Additionally, 52% of them reported that social media use had affected their learning activities, 66% of them felt more drawn toward social media than toward academic activities, and 74% of them spent their free time on social media platforms. The most popular applications (i.e., based on usage) were Snapchat (45%), Instagram (22%), Twitter (18%), and WhatsApp (7%). Further, 46% and 39% of them reported going to bed between 11 pm and 12 am and between 1 am and 2 am, respectively. Finally, 68% of them attributed their delayed bedtime to social media use, and 59% of them reported that social media had affected their social interactions.
Set a curious kid loose on the internet, and think you have a match made in learning heaven? You're wrong. Unfortunately, for every geometry lesson on ___ (Insert Pitchy E-Learning Name Here) Academy there are step-by-step instructions for something not just age-inappropriate -- but potentially illegal or dangerous.
Further, while browser settings & parental controls may help keep your kids on appropriate sites, it's impossible to shield them from every risky thing. But most kids and teenagers who look up how to make fireworks and rockets, for example, are not reckless enough to try it, but with the rise of social media challenges over the past 15 years, boundary setting is fast become a thing of the past when it comes to the internet.

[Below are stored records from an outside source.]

**src/ppm_pkg.sv**
```systemverilog
// Purpose: Constants for the printer port pin mapping block
// Assumes: AHB-Lite register bus, 32-bit data, word-aligned registers
// Notes:   Offsets are byte addresses
package ppm_pkg;
    // Register byte offsets
    localparam logic [7:0] DATA_OFS   = 8'h00; // Port data latch
    localparam logic [7:0] STATUS_OFS = 8'h04; // Printer status
    localparam logic [7:0] CTRL_OFS   = 8'h08; // Printer control
    localparam logic [7:0] MODE_OFS   = 8'h0c; // Port mode select
    // Control bit positions
    localparam int CTL_STROBE = 0; // Data latch pulse
    localparam int CTL_ALF    = 1; // Auto line feed
    localparam int CTL_INIT   = 2; // Printer initialise
    localparam int CTL_SELIN  = 3; // Printer select
    localparam int CTL_DIR    = 5; // Data lines read back from printer
    // Status bit positions
    localparam int ST_FAULT   = 3;
    localparam int ST_SELECT  = 4;
    localparam int ST_PAPER   = 5;
    localparam int ST_ACK     = 6;
    localparam int ST_BUSY    = 7;
    // Reset values
    localparam logic [7:0] CTRL_RST = 8'h04; // Init released after reset
    localparam logic [7:0] DATA_RST = 8'h00;
    localparam logic [1:0] MODE_RST = 2'h0;  // Standard compatible mode
    localparam logic [1:0] MODE_STD = 2'h0;
endpackage : ppm_pkg

```
**src/ppm_reg8.sv**
```systemverilog
// Purpose: Byte register with write strobe and registered output
// Assumes: Single clock, asynchronous active-high reset
// Notes:   Used for the data latch and control register
module ppm_reg8 #(
    parameter logic [7:0] RST_VAL = 8'h00
) (
    input  wire logic       sys_clk_in, // System clock
    input  wire logic       rst_in,     // Async reset
    input  wire logic       wr_in,      // Write strobe
    input  wire logic [7:0] d_in,       // Write data
    output logic      [7:0] q_out       // Stored value
);
    logic [7:0] q_ff;
    logic [7:0] nxt_q;

    // Next value: load on strobe
    always_comb begin
        nxt_q = wr_in ? d_in : q_ff;
    end

    // Storage
    always_ff @(posedge sys_clk_in or posedge rst_in) begin
        if (rst_in) begin
            q_ff <= RST_VAL;
        end else begin
            q_ff <= nxt_q;
        end
    end

    assign q_out = q_ff;
endmodule : ppm_reg8

```
**src/ppm_port.sv**
```systemverilog
// Purpose: Standard-mode printer port pins behind AHB-Lite registers
// Assumes: Printer pins synchronous to sys_clk_in; single word transfers
// Notes:   Zero wait states; response always OKAY
// Operation
// - Init output equals control bit 2
// - Select output is inverse of bit 3
// - Status bit 4 reads printer selected
// - Status bit 5 reads paper out
// - Status bit 7 reads inverted busy
// - Status bit 6 reads acknowledge uninverted
// - Eight bidirectional data lines carry one byte
// - Strobe output is inverse of bit 0
// - Line feed output inverse of bit 1
// - Status bit 3 reads fault uninverted
module ppm_port (
    input  wire logic        sys_clk_in,              // 25 MHz clock
    input  wire logic        rst_in,                  // Async reset
    input  wire logic        hsel,                    // AHB select
    input  wire logic [31:0] haddr,                   // AHB address
    input  wire logic [1:0]  htrans,                  // AHB transfer type
    input  wire logic        hwrite,                  // AHB direction
    input  wire logic [2:0]  hsize,                   // AHB size
    input  wire logic [31:0] hwdata,                  // AHB write data
    input  wire logic        hready,                  // AHB bus ready
    output logic      [31:0] hrdata,                  // AHB read data
    output logic             hreadyout,               // AHB slave ready
    output logic             hresp,                   // AHB response
    output logic             printer_initialise_n,    // Init output
    output logic             printer_select_out_n,    // Select output
    output logic             data_latch_pulse_n,      // Strobe output
    output logic             auto_line_feed_n,        // Line feed output
    input  wire logic        printer_selected_in,     // Printer powered
    input  wire logic        paper_out_in,            // No paper
    input  wire logic        printer_busy_in,         // Printer busy
    input  wire logic        printer_acknowledge_n,   // Acknowledge
    input  wire logic        printer_fault_n,         // Error
    input  wire logic [7:0]  port_data_in_in,         // Data lines sensed
    output logic      [7:0]  port_data_out_out,       // Data lines driven
    output logic             port_data_oe_n_out,      // Low while driving
    output logic             std_mode_out             // High in standard mode
);
    ////////////////////////////////////////////////////////////////////
    // Bus address phase capture
    logic       wr_pend_ff;  // Write data phase pending
    logic       nxt_wr_pend;
    logic [7:0] addr_ff;     // Captured offset
    logic [7:0] nxt_addr;
    logic [1:0] mode_ff;     // Port mode
    logic [1:0] nxt_mode;
    logic [31:0] rdata_ff;   // Registered read data
    logic [31:0] nxt_rdata;
    logic [7:0] ctrl_q;      // Control register
    logic [7:0] data_q;      // Data latch
    logic [7:0] status;      // Live status byte
    logic       take;        // Valid address phase
    logic       wr_ctrl;
    logic       wr_data;

    // Valid transfer sampled while bus ready
    assign take = hsel && hready && htrans[1];

    // Zero-extend a register byte onto the read bus
    function automatic logic [31:0] rd_word(input logic [7:0] b);
        return {24'h00_0000, b};
    endfunction : rd_word

    // Status byte: live pins, low bits read zero
    // Levels are not latched: a read shows the pins at its address phase
    always_comb begin
        status = 8'h00;
        status[ppm_pkg::ST_FAULT]  = printer_fault_n;
        status[ppm_pkg::ST_SELECT] = printer_selected_in;
        status[ppm_pkg::ST_PAPER]  = paper_out_in;
        status[ppm_pkg::ST_ACK]    = printer_acknowledge_n;
        status[ppm_pkg::ST_BUSY]   = ~printer_busy_in;
    end

    // Next values for bus state; read data formed in address phase
    always_comb begin
        nxt_wr_pend = take && hwrite;
        nxt_addr    = take ? haddr[7:0] : addr_ff;
        nxt_rdata   = rdata_ff;
        nxt_mode    = mode_ff;
        if (take && !hwrite) begin
            case (haddr[7:0])
                ppm_pkg::DATA_OFS: begin
                    // Sensed lines when turned round, else latch
                    nxt_rdata = rd_word(ctrl_q[ppm_pkg::CTL_DIR] ?
                                        port_data_in_in : data_q);
                end
                ppm_pkg::STATUS_OFS: nxt_rdata = rd_word(status);
                ppm_pkg::CTRL_OFS:   nxt_rdata = rd_word(ctrl_q);
                ppm_pkg::MODE_OFS:   nxt_rdata = rd_word({6'h00, mode_ff});
                default:             nxt_rdata = 32'h0; // Unmapped reads zero
            endcase
        end
        if (wr_pend_ff && addr_ff == ppm_pkg::MODE_OFS) begin
            nxt_mode = hwdata[1:0];
        end
    end

    // Bus state registers
    always_ff @(posedge sys_clk_in or posedge rst_in) begin
        if (rst_in) begin
            wr_pend_ff <= 1'b0;
            addr_ff    <= 8'h00;
            rdata_ff   <= 32'h0;
            mode_ff    <= ppm_pkg::MODE_RST;
        end else begin
            wr_pend_ff <= nxt_wr_pend;
            addr_ff    <= nxt_addr;
            rdata_ff   <= nxt_rdata;
            mode_ff    <= nxt_mode;
        end
    end

    assign wr_ctrl   = wr_pend_ff && (addr_ff == ppm_pkg::CTRL_OFS);
    assign wr_data   = wr_pend_ff && (addr_ff == ppm_pkg::DATA_OFS);
    assign hrdata    = rdata_ff;
    assign hreadyout = 1'b1; // Never waits
    assign hresp     = 1'b0; // Always OKAY

    ////////////////////////////////////////////////////////////////////
    // Control and data registers
    ppm_reg8 #(.RST_VAL(ppm_pkg::CTRL_RST)) u_ctrl (
        .sys_clk_in (sys_clk_in),
        .rst_in     (rst_in),
        .wr_in      (wr_ctrl),
        .d_in       (hwdata[7:0]),
        .q_out      (ctrl_q)
    );

    ppm_reg8 #(.RST_VAL(ppm_pkg::DATA_RST)) u_data (
        .sys_clk_in (sys_clk_in),
        .rst_in     (rst_in),
        .wr_in      (wr_data),
        .d_in       (hwdata[7:0]),
        .q_out      (data_q)
    );

    ////////////////////////////////////////////////////////////////////
    // Pin mapping; outside standard mode the four control pins idle inactive and
    // other logic takes them over
    assign std_mode_out = (mode_ff == ppm_pkg::MODE_STD);

    always_comb begin
        if (std_mode_out) begin
            // Init follows bit 2 unchanged; the other three are inverted
            printer_initialise_n = ctrl_q[ppm_pkg::CTL_INIT];
            printer_select_out_n = ~ctrl_q[ppm_pkg::CTL_SELIN];
            data_latch_pulse_n   = ~ctrl_q[ppm_pkg::CTL_STROBE];
            auto_line_feed_n     = ~ctrl_q[ppm_pkg::CTL_ALF];
        end else begin
            // Inactive levels while reassigned
            printer_initialise_n = 1'b1;
            printer_select_out_n = 1'b1;
            data_latch_pulse_n   = 1'b1;
            auto_line_feed_n     = 1'b1;
        end
    end

    // Data latch drives lines unless turned round for input
    assign port_data_out_out  = data_q;
    assign port_data_oe_n_out = ctrl_q[ppm_pkg::CTL_DIR];

    ////////////////////////////////////////////////////////////////////
    // Assertions
    // Init, select and line feed levels are checked every cycle in standard mode, strobe
    // after a control write that sets bit 0; status bits one edge after the address phase, once hrdata has been loaded
    a_init_level: assert property (@(posedge sys_clk_in) disable iff (rst_in)
        std_mode_out |-> printer_initialise_n == ctrl_q[2])
        else $error("init output mismatch");
    a_select_inv: assert property (@(posedge sys_clk_in) disable iff (rst_in)
        std_mode_out |-> printer_select_out_n != ctrl_q[3])
        else $error("select output mismatch");
    a_status_sel: assert property (@(posedge sys_clk_in) disable iff (rst_in)
        take && !hwrite && haddr[7:0] == 8'h04 |=> hrdata[4] == $past(printer_selected_in))
        else $error("status select bit wrong");
    a_status_paper: assert property (@(posedge sys_clk_in) disable iff (rst_in)
        take && !hwrite && haddr[7:0] == 8'h04 |=> hrdata[5] == $past(paper_out_in))
        else $error("status paper bit wrong");
    a_status_busy: assert property (@(posedge sys_clk_in) disable iff (rst_in)
        take && !hwrite && haddr[7:0] == 8'h04 |=> hrdata[7] != $past(printer_busy_in))
        else $error("status busy bit wrong");
    a_status_ack: assert property (@(posedge sys_clk_in) disable iff (rst_in)
        take && !hwrite && haddr[7:0] == 8'h04 |=> hrdata[6] == $past(printer_acknowledge_n))
        else $error("status ack bit wrong");
    a_data_write: assert property (@(posedge sys_clk_in) disable iff (rst_in)
        wr_data |=> port_data_out_out == $past(hwdata[7:0]))
        else $error("data latch not loaded");
    a_strobe_inv: assert property (@(posedge sys_clk_in) disable iff (rst_in)
        wr_ctrl && std_mode_out && hwdata[0] |=> !data_latch_pulse_n)
        else $error("strobe not asserted");
    a_alf_inv: assert property (@(posedge sys_clk_in) disable iff (rst_in)
        std_mode_out |-> auto_line_feed_n != ctrl_q[1])
        else $error("line feed output mismatch");
    a_status_fault: assert property (@(posedge sys_clk_in) disable iff (rst_in)
        take && !hwrite && haddr[7:0] == 8'h04 |=> hrdata[3] == $past(printer_fault_n))
        else $error("status fault bit wrong");
    a_mode_idle: assert property (@(posedge sys_clk_in) disable iff (rst_in)
        !std_mode_out |-> data_latch_pulse_n && printer_select_out_n &&
                          printer_initialise_n && auto_line_feed_n)
        else $error("pins not idle outside standard mode");
    a_dir_release: assert property (@(posedge sys_clk_in) disable iff (rst_in)
        port_data_oe_n_out == ctrl_q[ppm_pkg::CTL_DIR])
        else $error("data line enable does not follow direction bit");
    a_dir_sense: assert property (@(posedge sys_clk_in) disable iff (rst_in)
        take && !hwrite && haddr[7:0] == ppm_pkg::DATA_OFS && ctrl_q[ppm_pkg::CTL_DIR]
        |=> hrdata[7:0] == $past(port_data_in_in))
        else $error("sensed data lines not returned");

    c_strobe: cover property (@(posedge sys_clk_in) disable iff (rst_in)
        !data_latch_pulse_n ##1 data_latch_pulse_n);
    c_status_rd: cover property (@(posedge sys_clk_in) disable iff (rst_in)
        take && !hwrite && haddr[7:0] == 8'h04);
    c_turnround: cover property (@(posedge sys_clk_in) disable iff (rst_in)
        port_data_oe_n_out);
    // Pins handed to other logic, and a status read during acknowledge
    c_mode_ext: cover property (@(posedge sys_clk_in) disable iff (rst_in)
        !std_mode_out);
    c_ack_read: cover property (@(posedge sys_clk_in) disable iff (rst_in)
        take && !hwrite && haddr[7:0] == ppm_pkg::STATUS_OFS && !printer_acknowledge_n);
endmodule : ppm_port

```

Bottom line: If E-Learning and online education is to be considered as effective and authentic as traditional learning, it must be ensured that all online schools are qualified and accredited. Unfortunately, as of 2022, there are still a tremendous number of online learning platforms which go unaccredited and where all the materials are quality checked by nobody besides the instructors themselves. This means poor quality assurance, zero safety rules by design, and a lack of accredited online learning providers continue to weaken the legitimacy of online education.